A former student of a special classroom in “Ali Kelmendi” primary school in Vushtrri maintained a close connection with this educational institution. To this day she visits her former teachers daily.
In the meantime, D.H has also finished high school for students with special needs in Prizren.
Her first teacher, Fidane Maxhuni, remembers her as a student who was “kind and dear to all.”
A classroom with 12 students with special needs, such as Down syndrome, autism, speech and hearing impediment etc. still exists in “Ali Kelmendi” school. Two teachers use different games to teach boys and girls, aged 8 to 19.
A 16-year-old boy with Down Syndrome, who insisted to remain anonymous, in a short conversation, tells us how much he enjoys time in the class.
“I like doing homework, listening to my teacher and playing with my classmates. I get along fine with other students, too,” he says.
Despite the special requirements regarding these students, the school lacks basic stationery including notebooks, pencils and books…
“The school budget is not sufficient to cover all the requirements. The only fund we have received are those from private institutions and nothing from the state,” says teacher Maxhuni.
Donations – blackboards, identity cards, notebooks, pencils, geometrical shapes, carpets, curtains etc. have been so far received from the Danish KFOR and OSCE.
Agim Miftari, the director of Education in the municipality of Vushtrri, agrees that there is no special budget for these students, though he considers that the school has the necessary conditions for development.
“For the last two years transport for these students was financed from the budget of Vushtrri’s municipality. A few years ago, all the funds that were given to these students from MASHT was spent for transport. The remaining funds were used for the basic needs in the classroom,” he says.
The teaching process is according to the curricula designed by the Ministry of Education.
Kadrije Meniqi, former principal of this school, who now works as an official in the municipality of Vushtrri, says that teachers there are specialized in dealing with students with special needs.
“Teachers were trained in the Resource and Advising Center in “NënëTereza” school in Mitrovicë,” she says.
Teacher Fidane Maxhuni, who has a master’s degree in psychology and is certified by MASHT, and Tefide Krasniqi who has completed trainings as an educator, have been working with children with special needs of this primary school for almost 15 years.
They work with students individually, however sometimes there is also in group, depending on the need for further explanations or repetition of what was already learned.
Tefide Krasniqi, who has completed a professional training with Finnish experts, says that students with special needs are taught basics, the information that is appropriate for them.
“Lack of assistants in this school makes better teaching quality impossible. They are in constant need of an assistant, someone to clarify and simplify things for them,” she says for KosovaLive.
Although not the main problem, the school also doesn’t provide meals and this can affect students’ concentration during classes.
“A year ago they were provided a croissant a day, but this year no food is provided. We have repeated the request for providing meals to students of this school but the school hasn’t answered yet,” says teacher Maxhuni.
However not all students with special needs are included in this particular class, some of them are in other classrooms. According to the principal of this primary school “Ali Kelmendi”, Milazim Hyseni, six students have been placed in regular classrooms and they socialize with other students.

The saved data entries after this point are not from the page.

Context: an optimization exercise on an open-source flow, tuned for small area and a short achievable clock period. The choices shown serve that exercise and are no tape-out recipe.
Power and IR drop assume default switching activity.

==> run F: inputs <==
## alu64_sync
module alu64_sync(
    input clk,
    input en,
    input MD,
    input [2:0] OP,
    input [63:0] R1,
    input [63:0] R2,
    output reg EQ,
    output reg GT,
    output reg LT,
    output reg OVR,
    output reg [63:0] Q
    );
	reg [63:0] D_r;
	reg [5:1] V_r;
	reg FILL_r, REV_r, ADD_r, SLT_r, SGT_r, LT_r, EQ_r, OVR_r;
	reg [15:1] BC_r;
	wire [63:0] D_w, S_w;
	wire [5:0] V_w;
	wire FILL_w, REV_w, ADD_w, SLT_w, SGT_w, LT_w, EQ_w, OVR_w;
	wire [15:1] BC_w;
	wire GT_1 = ~(LT_r | EQ_r);
	always @(posedge clk)
	begin
		D_r <= D_w;
		V_r <= V_w[5:1];
		FILL_r <= FILL_w;
		REV_r <= REV_w;
		ADD_r <= ADD_w;
		BC_r <= BC_w;
		SLT_r <= SLT_w;
		SGT_r <= SGT_w;
		LT_r <= LT_w;
		EQ_r <= EQ_w;
		OVR_r <= OVR_w;
		EQ <= EQ_r;
		GT <= GT_1;
		LT <= LT_r;
		OVR <= OVR_r;
		Q <= {S_w[63:1], S_w[0] | (SLT_r & LT_r) | (SGT_r & GT_1)};
	end
	alu64 u_front (
		.en(en), .MD(MD), .OP(OP), .R1(R1), .R2(R2),
  ...
Settings: LEC_CHECK=0, ABC_AREA=1, CAP_MARGIN=20, CORE_MARGIN=2, CORE_UTILIZATION=50, CTS_BUF_LIST=sky130_fd_sc_hd__clkbuf_4 sky130_fd_sc_hd__clkbuf_8, SETUP_SLACK_MARGIN=1.7, SLEW_MARGIN=20; clock period 4.0 ns.
standard.sh (not shown) runs the stock make flow with config.mk's settings and CLKGATE_MAP_FILE= SYNTH_SCRIPT=/design/flow/synth_recipe.tcl, a recipe that flattens the netlist after the stock synthesis.
==> flow/flow/run.sh <==
#!/bin/bash
# Standard ORFS layout (the standard.sh), with the port buffers made from the
# smallest buffer cell instead of the one buffer_ports picks by default.
set -euo pipefail
bash standard.sh BUFFER_PORTS_ARGS="-buffer_cell sky130_fd_sc_hd__buf_1" finish > standard.log 2>&1
==> run R: changes against run F <==
- CORE_UTILIZATION: 50 -> 55
==> qor summary <==
quantity	run F	run R
Area of all placed cells without fillers	0.0181 mm²	0.0180 mm²
Worst setup path category	primary input to flop	flop to flop
Time the final worst path needs with I/O delays and setup	2310 ps	2390 ps
Power of the clock network	1.30 mW	1.12 mW
Area growth from synthesis to final layout	17.2%	16.6%
Run status	finished clean	finished clean
Critical register-to-register path endpoint	Q[23]	Q[2]
Internal power summed over all cells	3.23 mW	3.07 mW
CP Launch Point	R1[14]	V_r[1]
Nonclk buf count	269	273
Total buffers and inverters traversed by the critical path	2	1
Switching power	2.47 mW	2.46 mW
VDD IR max	227 µV	222 µV
Endpoint arrival time on the critical path	2660 ps	2760 ps
Multi-input gate area	0.0113 mm²	0.0113 mm²
Sequential share of cell area	0.178	0.179
Drt pass-1 iters	8	7
Maximum clock frequency	432 MHz	419 MHz
Clock group share of total power	0.229	0.203
Function was not checked in any run of this note: the RTL went through the layout flow alone.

Eroll Venhari, director of Health and Social Welfare of this town, says that they are working hard to integrate these students in society.

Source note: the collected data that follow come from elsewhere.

This design comes from an exercise in tuning for small area, a short achievable clock period and few clock cycles per item on the open sky130 flow, not from production work.
In this exercise RTL edits were held to simulation tests only and were not proved equivalent to the original.
Power is estimated from default activity; no workload was simulated.

==> design/flow/config.mk <==
export PLATFORM = sky130hd
export DESIGN_NAME = ysyx_22040228divunit
export DESIGN_NICKNAME = ysyx_22040228divunit
export VERILOG_FILES = /design/flow/design.v
export SDC_FILE = /design/flow/constraint.sdc
export NUM_CORES = 4
export LEC_CHECK = 0
export CAP_MARGIN = 20
export CORE_MARGIN = 2
export CORE_UTILIZATION = 40
export CTS_BUF_LIST = sky130_fd_sc_hd__clkbuf_8 sky130_fd_sc_hd__clkbuf_16
export CTS_CLUSTER_DIAMETER = 80
export CTS_CLUSTER_SIZE = 40
export PLACE_DENSITY = 0.6
export SETUP_SLACK_MARGIN = 1.7
export SLEW_MARGIN = 20
export TNS_END_PERCENT = 5
==> design/flow/constraint.sdc <==
create_clock -name core_clock -period 5.5 [get_ports {clk}]
set_input_delay 1.1000 -clock core_clock [delete_from_list [all_inputs] [get_ports {clk}]]
set_output_delay 1.1000 -clock core_clock [all_outputs]
set_load 0.01 [all_outputs]
==> design/flow/design.v <==
module ysyx_22040228divider (
    input        wire                                       clk               ,
    input        wire                                       rst               ,
    input        wire    [63:0]                             diviser           ,
    input        wire    [63:0]                             dividend          ,
    input        wire    [7 :0]                             inst_opcode       ,
    input        wire                                       div_ready         ,
    output       wire    [63:0]                             div_rem_data      ,
    output       wire                                       div_finish
);
localparam [2:0] S_IDLE = 3'd0,
                 S_PREP = 3'd1,
                 S_CHK  = 3'd2,
                 S_RUN  = 3'd3,
                 S_FIX1 = 3'd4,
                 S_FIX2 = 3'd5,
                 S_DONE = 3'd6;
reg     [2:0]    st       ;
reg              finish   ;
reg     [63:0]   R        ;    
reg     [71:0]   D        ;    
reg     [63:0]   Q        ;    
reg     [6:0]    t        ;    
reg              ci       ;    
reg              aln      ;    
reg              wrd      ;    
reg              rem      ;    
reg              aneg     ;    
reg              bneg     ;    
reg              nfin     ;    
wire op_div   = (inst_opcode == 8'b10000110  );
wire op_divw  = (inst_opcode == 8'b01010001 );
wire op_divuw = (inst_opcode == 8'b00100101);
wire op_rem   = (inst_opcode == 8'b11000001  );
wire op_remu  = (inst_opcode == 8'b10000101 );
wire op_remw  = (inst_opcode == 8'b00010011 );
wire op_remuw = (inst_opcode == 8'b01000011);
wire i_sgn  = op_div | op_divw | op_rem | op_remw ;
wire i_wrd  = op_divw | op_divuw | op_remw | op_remuw ;
wire i_rem  = op_rem | op_remu | op_remw | op_remuw ;
wire i_aneg = i_sgn & (i_wrd ? dividend[31] : dividend[63]) ;
wire i_bneg = i_sgn & (i_wrd ? diviser[31]  : diviser[63] ) ;
wire [63:0] a_mag = {(i_wrd ? 32'b0 : (dividend[63:32] ^ {32{i_aneg}})), dividend[31:0] ^ {32{i_aneg}}} ;
wire [63:0] b_mag = {(i_wrd ? 32'b0 : (diviser[63:32]  ^ {32{i_bneg}})), diviser[31:0]  ^ {32{i_bneg}}} ;
reg [63:0] H ;
reg [63:0] hl ;
integer k, l ;
always @(*) begin
    H = R ;
    for (l = 0; l < 6; l = l + 1) begin
        hl = H ;
        for (k = 0; k < 64; k = k + 1)
            if (((k >> l) & 1) == 0)
                H[k] = hl[k] | hl[(k | (1 << l)) & ~((1 << l) - 1)] ;
    end
end
wire d_hi   = |D[71:64] ;
wire len_ge = d_hi | (|(D[63:0] & ~{1'b0, H[63:1]})) ;    
wire len_g2 = (|D[71:65]) | (|(D[64:1] & ~H)) ;           
wire d_zero = ~(|D) & ~bneg ;                             
wire [63:0] sub_b = ~D[63:0] ;
reg  [63:0] ag, ap, cg, cp, cgl, cpl ;
integer m, n ;
always @(*) begin
    ag = R & sub_b ;
    ap = R ^ sub_b ;
    cg = ag ;
    cp = ap ;
    for (n = 0; n < 6; n = n + 1) begin
        cgl = cg ;
        cpl = cp ;
        for (m = 0; m < 64; m = m + 1)
            if (((m >> n) & 1) == 1) begin
                cg[m] = cgl[m] | (cpl[m] & cgl[((m >> n) << n) - 1]) ;
                cp[m] = cpl[m] & cpl[((m >> n) << n) - 1] ;
            end
    end
end
wire [64:0] cy  = {cg | (cp & {64{ci}}), ci} ;    
wire [64:0] sub = {cy[64], ap ^ cy[63:0]} ;
wire        ge  = sub[64] & ~d_hi ;
wire idle   = (st == S_IDLE) ;
wire prep   = (st == S_PREP) ;
wire quick  = d_zero ;
wire chk_q  = (st == S_CHK) & quick ;
wire run    = (st == S_RUN) | ((st == S_CHK) & ~quick) ;
wire shift8 = run & aln & H[0] & ~len_ge ;                  
wire skip2  = run & ~shift8 & (t[6:1] != 6'd0) & len_g2 ;  
wire step1  = run & ~shift8 & ~skip2 ;
wire iter   = step1 | skip2 ;
wire last   = step1 & (t == 7'd0) ;                         
wire fin    = chk_q | (iter & last) ;                       
wire q_zero = ~(|Q[62:0]) & ~ge ;                          
wire tofix  = chk_q ? (rem ? aneg : 1'b1) : (nfin & (rem | ~q_zero)) ;    
wire [6:0] t_p8 = t + 7'd8 ;
wire [6:0] t_m1 = t - 7'd1 ;
wire [6:0] t_m2 = t - 7'd2 ;
wire [63:0] q_last = {Q[62:0], ge & ~chk_q} | {63'b0, chk_q & d_zero} ;
wire [63:0] q_next = (skip2 | chk_q) ? {Q[61:0], 1'b0, chk_q & d_zero} : {Q[62:0], ge} ;
wire        fin_q   = fin & ~rem ;                          
wire        sel_sub = prep | (st == S_FIX2) | (run & ~fin_q) ;
wire        r_en    = idle | prep | (st == S_FIX1) | (st == S_FIX2) | fin_q | (ge & run & ~shift8) ;
wire [63:0] r_d     = sel_sub ? sub[63:0] : (idle ? a_mag : (fin_q ? q_last : 64'b0)) ;
always @(posedge clk) begin
    if (idle | prep)
        D <= {8'b0, b_mag | {64{idle & i_aneg}}} ;
    else if (st == S_FIX1)
        D <= {8'b0, R} ;
    else if (shift8)
        D <= {D[63:0], {8{bneg}}} ;
    else if (skip2)
        D <= {2'b0, D[71:2]} ;
    else
        D <= {1'b0, D[71:1]} ;
    Q <= iter ? q_next : 64'b0 ;
    if (idle)
        t <= 7'd0 ;
    else if (shift8)
        t <= t_p8 ;
    else if (skip2)
        t <= t_m2 ;
    else if (step1)
        t <= t_m1 ;
    if (idle)
        ci <= i_aneg | ~i_bneg ;
    else if (prep)
        ci <= ~bneg ;
    else if (st == S_FIX1)
        ci <= 1'b1 ;
    if (idle) begin
        aln  <= 1'b1 ;
        wrd  <= i_wrd ;
        rem  <= i_rem ;
        aneg <= i_aneg ;
        bneg <= i_bneg ;
        nfin <= i_rem ? i_aneg : (i_aneg ^ i_bneg) ;
    end
    else if (iter)
        aln <= 1'b0 ;
    if (r_en)
        R <= r_d ;
end
always @(posedge clk) begin
    if (rst == 1'b1) begin
        st     <= S_IDLE ;
        finish <= 1'b0 ;
    end
    else begin
        case (st)
            S_IDLE : begin
                finish <= 1'b0 ;
                if (div_ready)
                    st <= i_aneg ? S_PREP : S_CHK ;
            end
            S_PREP :
                st <= S_CHK ;
            S_FIX1 :
                st <= S_FIX2 ;
            S_FIX2 : begin
                st     <= S_DONE ;
                finish <= 1'b1 ;
            end
            S_DONE : begin
                st     <= S_IDLE ;
                finish <= 1'b0 ;
            end
            default : begin    
                if (fin) begin
                    st     <= tofix ? S_FIX1 : S_DONE ;
                    finish <= ~tofix ;
                end
                else
                    st <= S_RUN ;
            end
        endcase
    end
end
assign div_finish   = finish ;
assign div_rem_data = wrd ? {{32{R[31]}}, R[31:0]} : R ;
endmodule
module ysyx_22040228divunit (
    input        wire                                       clk               ,
    input        wire                                       rst               ,
    input        wire    [63:0]                             op1_i             ,
    input        wire    [63:0]                             op2_i             ,
    input        wire    [7 :0]                             inst_opcode_i     ,
    input        wire                                       div_ready         ,
    output       wire    [63:0]                             div_rem_data      ,
    output       wire                                       div_finish
);
ysyx_22040228divider divider2 (
    .clk              (clk            ) ,
    .rst              (rst            ) ,
    .dividend         (op1_i          ) ,
    .diviser          (op2_i          ) ,
    .inst_opcode      (inst_opcode_i  ) ,
    .div_ready        (div_ready      ) ,
    .div_rem_data     (div_rem_data   ) ,
    .div_finish       (div_finish     )
);
endmodule
==> design/flow/flow/run.sh <==
#!/bin/bash
# The standard layout (standard.sh), with one change: the buffers that
# the flow puts on every input and output port are the smallest buffer cell
# (sky130_fd_sc_hd__buf_1) rather than the one the resizer picks. The full
# output of the flow goes to flow_standard.log in the folder this runs in.
set -e
export BUFFER_PORTS_ARGS="-buffer_cell sky130_fd_sc_hd__buf_1"
bash standard.sh > flow_standard.log 2>&1
==> design/flow/standard.sh <==
#!/bin/bash
# synth_recipe.tcl (not shown) runs the flow's synth.tcl, then flattens the netlist and writes it again
# the make line also repeats each setting of config.mk as NAME=value (left out here)
make -C /OpenROAD-flow-scripts/flow DESIGN_CONFIG=/design/flow/config.mk WORK_HOME=/design/flow/orfs CLKGATE_MAP_FILE= SYNTH_SCRIPT=/design/flow/synth_recipe.tcl "${@:-finish}"
==> metrics.csv, run 1 <==
stage;metric;value;unit
die;Core Region;0.0406;sq mm
logic_synthesis;sequential area share after synthesis;0.308;
logic_synthesis;Post-synth ARST share;0;
drt;Routed WL;65400;um
clock_network;Clock Path Buffers;3;
critical_path;Worst Reg-to-Reg Cells;12;
sta;min Tclk post-route;3.83;ns
sta;RSZ-0062 raised after global routing;yes;
sta;setup ws final;1.67;ns
sta;pins over their slew limit;0;
logic_synthesis;ranking of synthesized cells by area;dfxtp_1, edfxtp_1, o21ai_0;
logic_synthesis;Avg Inst Size Synth;8.02;sq um
global_route;largest net degree at the start of global routing;66;
drt;DR vias;16900;
layout;synth-to-layout area growth;16.7;%
global_route;antenna violations before repair;2;
clock_network;CTS H-tree lvls;1;
sta;Final Setup Violations;0;
critical_path;critical path arrival;4.09;ns
clock_network;clock root buffer;clkbuf_16;
die;Site Rows;74;
sta;relative slew slack;0.343;
global_route;Overall Global Routing Usage;0.296;
sta;fin crit share;0.696;
clock_network;Worst-path clk slew;0.10;ns
layout;commonest non-fill, non-tap cell in the layout;o21ai_0;
sta;Setup TNS;0;ns
worst_hold_path;worst min path class;flop to flop;
clock_network;CTS Buf Count;17;
worst_hold_path;hold_sp;divider2.t[1]$_SDFFE_PP0P_;
clock_network;CTS tree;built;
logic_synthesis;Mapped Cells;2044;
worst_hold_path;worst hold path endpoint;divider2.t[1]$_SDFFE_PP0P_;
drt;per-cell routed wire length;23.6;um
logic_synthesis;Post-Syn Nets;2253;
drt;via density per instance;6.10;
die;io pins;204;
sta;clk_skew;0.0234;ns
critical_path;CP Capture Type;flop;
place;I/O Buffers;203;
sta;Slew @ Worst Pin;0.976;ns
critical_path;RR Startpoint;divider2.R[17]$_DFFE_PP_;
critical_path;crit-path max FO;33;
layout;most frequent cells in the layout;o21ai_0, buf_1, nor2_1;
critical_path;Setup CP Type;flop to flop;
logic_synthesis;Primary FF master, synth;dfxtp_1;
power_and_ir_drop;Pwr Total;13.3;mW
layout;share of layout cells above drive strength 1;0.117;
die;Die Area;0.0426;sq mm
power_and_ir_drop;power density over the cells;695;mW/mm^2
logic_synthesis;Yosys top cell area share;0.180;
clock_network;CTS sink cnt;217;
global_route;grt total ovfl;0;
place;Detail Placement HPWL;47000;um
die;Die Span X;206;um
drt;DRT Pass-1 Iters;6;
die;Die Height;206;um
drt;DRC Markers;0;
drt;DR iter-0 viols;2497;
critical_path;Worst Setup SP;divider2.R[17]$_DFFE_PP_;
status;status;timing/DRC/antenna clean;
sta;max frequency;261;MHz
place;gpl congestion;0.974;
power_and_ir_drop;leakage;7.14;nW
logic_synthesis;register bit total from synthesis;217;
sta;Final Hold Viols;0;
global_route;number of global-route vias before repair;15700;
logic_synthesis;Yosys top cell by area;dfxtp_1;
worst_hold_path;WHS Path Cells;2;
critical_path;CP Data Required Time;5.76;ns
job;Max Cap Violations;0;
clock_network;latest clock arrival within the worst-skew pair;0.53;ns
critical_path;crit path launch type;flop;
critical_path;r2r setup slk;1.67;ns
global_route;first-pass GRT wire length;96500;um
die;Initial Utilization;0.403;
logic_synthesis;Ys Warns;1;
critical_path;reg2reg end;divider2.R[54]$_DFFE_PP_;
place;dpl ws;0.810;ns
logic_synthesis;Synth Cell Area;0.0164;sq mm
logic_synthesis;EDFF count, synth;70;
layout;Layout Nets;2442;
logic_synthesis;post-synth cell types;86;
drt;Final ANT Viol Nets;0;
power_and_ir_drop;Worst VDD drop;0.266;mV
clock_network;# hold bufs at CTS;0;
## how the worst max path moves through the flow
| stage | cells after the start | to | slack [ns] |
|---|---|---|---|
| floorplan | 11 | divider2.R[0]$_DFFE_PP_ | -0.57 |
| global placement | 12 | divider2.D[7]$_DFF_P_ | 0.93 |
| detailed placement | 12 | divider2.D[3]$_DFF_P_ | 0.81 |
| CTS | 11 | divider2.R[2]$_DFFE_PP_ | 1.62 |
| global route | 13 | divider2.D[31]$_DFF_P_ | 1.55 |
| finish | 12 | divider2.R[54]$_DFFE_PP_ | 1.67 |
## sequential cells by signal, summed over array words and instances, names as in the netlist, 3 cells and up
register	cells
divider2.R	64
divider2.D	72
divider2.t	7
divider2.st	3
divider2.Q	63
## stage by stage
| step | instances | instance area (sq um) | util | hold slack [ns] |
|---|---|---|---|---|
| after floorplan | 2044 | 16500 | - | 0.431 |
| after global placement | 2663 | 17500 | 0.429 | 0.447 |
| after detailed placement | 2663 | 17500 | 0.429 | 0.462 |
| after CTS | 2719 | 18400 | 0.452 | 0.475 |
| after global routing | 2776 | 19100 | 0.471 | 0.499 |
| final | 2776 | 19100 | 0.471 | 0.479 |
## critical path: stages (launching register included)
cell	delay (ns)
edfxtp_1	0.42
buf_4	0.18
or4_1	0.60
nor2_1	0.25
nand2_1	0.20
nor3_1	0.29
o31a_1	0.32
o31ai_4	0.15
a41oi_2	0.31
nor2_4	0.08
buf_4	0.26
a21oi_1	0.36
o21ai_1	0.11
## per-layer routing
layer / vias to the layer above / wire length [um] / global-route usage
li1: 7783 / - / -
met1: 8096 / 28300 / 0.424
met2: 889 / 28500 / 0.450
met3: 160 / 6010 / 0.0445
met4: 2 / 2530 / 0.106
met5: - / 11 / 0
## power by group
group          internal [mW]  switching [mW]
Sequential              2.45           0.963
Clock                  0.600           0.705
Combinational           3.37            5.22
## synthesized netlist by cell type (69+ instances only)
library cell	n
a21oi_1	136
nor2_1	180
nand3_1	79
xor2_1	91
ha_1	69
mux2i_1	70
dfxtp_1	147
o21ai_0	227
edfxtp_1	70
xnor2_1	90
nand2_1	131
inv_1	118
## timing repair
item,4_1_cts,5_1_grt
gates resized for setup,43,69
setup buffers,22,52
cloned,5,4
hold endpoints to repair,0,0
pin swaps,5,16
setup endpoints to repair,194,223
## cells by family (layout without fill, tap and decap cells)
| family | Yosys count | count (layout) | share of synthesized area |
|---|---|---|---|
| other | 1 | 2 | 0.000229 |
| DFF | 217 | 217 | 0.308 |
| buffers and inverters | 270 | 466 | 0.0763 |
| AOI/OAI and AO/OA | 636 | 636 | 0.242 |
| xor gates and xnor gates | 181 | 181 | 0.0967 |
| muxes | 72 | 72 | 0.0441 |
| and+or+nand+nor | 597 | 600 | 0.179 |
| adders and majority gates | 70 | 70 | 0.0539 |
## cell type report
cell class	instances	area, sq um
multi-input combinational	1560	10600
tap	532	666
antenna	1	2.50
clock buffer	17	425
inverter	120	454
timing repair buffer	317	1780
sequential	217	5090
fill	4004	21500
clock inverter	12	113
Testbench counts, summed over its fixed seeds: cycles 41,156, items 3,200.
==> inputs of run 2 (changes only) <==
--- a/design/flow/design.v
+++ b/design/flow/design.v
@@ -24,2 +24,3 @@
 reg              ci       ;    
+reg              dh       ;    
 reg              aln      ;    
@@ -56,6 +57,6 @@
 end
-wire d_hi   = |D[71:64] ;
+wire d_hi   = dh ;                                        
 wire len_ge = d_hi | (|(D[63:0] & ~{1'b0, H[63:1]})) ;    
 wire len_g2 = (|D[71:65]) | (|(D[64:1] & ~H)) ;           
-wire d_zero = ~(|D) & ~bneg ;                             
+wire d_zero = ~(|D[63:0]) & ~bneg ;                       
 wire [63:0] sub_b = ~D[63:0] ;
@@ -104,2 +105,10 @@
 always @(posedge clk) begin
+    if (idle | prep | (st == S_FIX1))
+        dh <= 1'b0 ;
+    else if (shift8)
+        dh <= |D[63:56] ;
+    else if (skip2)
+        dh <= |D[71:66] ;
+    else
+        dh <= |D[71:65] ;
     if (idle | prep)
--- a/design/flow/config.mk
+++ b/design/flow/config.mk
@@ -14,3 +14,3 @@
 export PLACE_DENSITY = 0.6
-export SETUP_SLACK_MARGIN = 1.7
+export SETUP_SLACK_MARGIN = 1.8
 export SLEW_MARGIN = 20
==> run 2 against run 1 <==
Effect of this change:
- still clean on timing, DRC and antenna
- sequential power is 3% higher
- setup slack better by 0.024 ns
- maximum frequency increased by 0.64%
- critical path type unchanged
- critical endpoint is now divider2.R[48]$_DFFE_PP_
- largest power group unchanged
- highest routed layer is now met4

“Some of these kids are so bright they leave you speechless.” We have a project called “Domestic Care” consisting of 4 doctors and 8 nurses. For children with special needs and all others who are unable to travel to the town, this team provides home assistance for free,” he says.
On the other hand, Hava Maloku, a teacher of this school, says that the absence of assistants hinders students’ development in learning.
“Two years ago I had a student who had trouble learning and was in need of an assistant, though that was not possible. Consequently, he lagged in learning and had to repeat the class,” she says.
Apart from the friendship among between each other, these students have also another friend with whom they meet each day.
BajramHaziri takes them from home to school and other way around, each day. He has been eagerly doing this for 15 years.
“I never had any problem with these students. A few years ago we had more serious cases whom I had to carry myself from the van to the classroom. I love doing this as if I were their parent,” he says.
This closeness is a great assistance for families of these children, too, especially for those with economic hardships. It Is also helpful for the children’s daily life.
A stronger institutional support for people with special needs would however, be more than welcomed.
Fikrije Gashi, parent of a special needs student, says that the monthly assistance of 100 euros that she gets from the municipality of Vushtrri doesn’t cover even the basic needs of her child.